La dislexia puede estar relacionada con otros problemas de aprendizaje escolar, como:

  • Dificultades en la realización de los trazados gráficos que requiere la escritura.
  • Dificultades para reproducir correctamente los trazados gráficos que integran las palabras.
  • Problemas de falta de atención y concentración.
  • Falta de interés y motivación por el estudio.
  • Fracaso escolar, con aversión hacia la lectoescritura.

Esto puede acarrear desajustes en el comportamiento y el estado emocional, como:

  • Aumento en la falta de auto-confianza y de la frustración.
  • Baja auto-estima.
  • Aparición de conductas disruptivas o de inhibición progresiva.

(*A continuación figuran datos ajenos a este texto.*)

==> src/rtl/cm_edge_sync.sv <==
module cm_edge_sync #(
   parameter int STAGES = 2
) (
   input  logic clk,
   input  logic rst_n,
   input  logic async_in,
   output logic rise_o
);
   generate
      if (STAGES < 2) begin : g_bad_stages
         $error("cm_edge_sync: STAGES must be at least 2");
      end
   endgenerate

   // pipe[0..STAGES-1] is the synchroniser, pipe[STAGES] holds the previous level
   logic [STAGES:0] pipe;

   always_ff @(posedge clk or negedge rst_n) begin
      if (!rst_n) pipe <= '0;
      else        pipe <= {pipe[STAGES-1:0], async_in};
   end

   assign rise_o = pipe[STAGES-1] & ~pipe[STAGES];


   rise_single_chk: assert property (@(posedge clk) disable iff (!rst_n)
      rise_o |=> !rise_o);
endmodule

==> src/rtl/cm_en_latch.sv <==
module cm_en_latch (
   input  logic clk,
   input  logic rst_n,
   input  logic svc_stb,
   input  logic svc_en,
   output logic en_o
);
   logic locked_q;
   logic en_q;

   always_ff @(posedge clk or negedge rst_n) begin
      if (!rst_n) begin
         locked_q <= 1'b0;
         en_q     <= 1'b1;
      end else if (svc_stb && !locked_q) begin
         locked_q <= 1'b1;
         en_q     <= svc_en;
      end
   end

   assign en_o = en_q;


   lock_hold_chk: assert property (@(posedge clk) disable iff (!rst_n)
      locked_q |=> (locked_q && $stable(en_q)));
endmodule

==> src/rtl/cm_window.sv <==
module cm_window
   import clk_mon_pkg::*;
#(
   parameter int WIN_CYC   = 50000,
   parameter int REL_EDGES = 16
) (
   input  logic clk,
   input  logic rst_n,
   input  logic en,
   input  logic rise,
   output logic fault_o
);
   localparam int WW = $clog2(WIN_CYC);
   localparam int RW = $clog2(REL_EDGES + 1);
   localparam logic [WW-1:0] WIN_LAST = WW'(WIN_CYC - 1);
   localparam logic [RW-1:0] REL_LAST = RW'(REL_EDGES - 1);

   generate
      if (WIN_CYC < 4) begin : g_bad_win
         $error("cm_window: WIN_CYC must be at least 4");
      end
      if (REL_EDGES < 2) begin : g_bad_rel
         $error("cm_window: REL_EDGES must be at least 2");
      end
   endgenerate

   logic [WW-1:0] win_cnt;
   logic          seen_q;
   logic [RW-1:0] rec_cnt;
   mon_state_e    state_q;
   logic          last;
   logic          empty;

   assign last  = (win_cnt == WIN_LAST);
   assign empty = last && !(seen_q || rise);

   always_ff @(posedge clk or negedge rst_n) begin
      if (!rst_n) begin
         win_cnt <= '0;
         seen_q  <= 1'b0;
      end else begin
         win_cnt <= last ? '0 : win_cnt + 1'b1;
         seen_q  <= last ? 1'b0 : (seen_q | rise);
      end
   end

   always_ff @(posedge clk or negedge rst_n) begin
      if (!rst_n) begin
         state_q <= MON_OK;
         rec_cnt <= '0;
      end else if (!en) begin
         state_q <= MON_OK;
         rec_cnt <= '0;
      end else begin
         case (state_q)
            MON_OK: begin
               rec_cnt <= '0;
               if (empty) state_q <= MON_FAULT;
            end
            default: begin
               if (rise && rec_cnt == REL_LAST) begin
                  state_q <= MON_OK;
                  rec_cnt <= '0;
               end else if (empty) begin
                  rec_cnt <= '0;
               end else if (rise) begin
                  rec_cnt <= rec_cnt + 1'b1;
               end
            end
         endcase
      end
   end

   assign fault_o = (state_q == MON_FAULT);


   fault_at_boundary_chk: assert property (@(posedge clk) disable iff (!rst_n)
      $rose(fault_o) |-> ($past(win_cnt) == WIN_LAST));

   release_count_chk: assert property (@(posedge clk) disable iff (!rst_n)
      $fell(fault_o) |-> ($past(rec_cnt) == REL_LAST || !$past(en)));

   rec_bound_chk: assert property (@(posedge clk) disable iff (!rst_n)
      rec_cnt <= REL_LAST);

   win_bound_chk: assert property (@(posedge clk) disable iff (!rst_n)
      win_cnt <= WIN_LAST);
endmodule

Por ello, padres de familia, si su niño presenta síntomas de dislexia, primero que nada guarde la calma, respire tranquilo, asuma que no es un problema grave y acuda a un especialista para:

  • Realizar una evaluación temprana de sus dificultades.
  • Establecer un programa de refuerzo o adaptación curricular centrado en las tareas de leer y escribir.
  • Procurarle un apoyo escolar individual y especializado.
  • Coordinarse con otros servicios (sanitarios, educativos)
  • Colaborar con el apoyo familiar

Nuestros hijos necesitan apoyo para superar éste y otro tipo de problemas.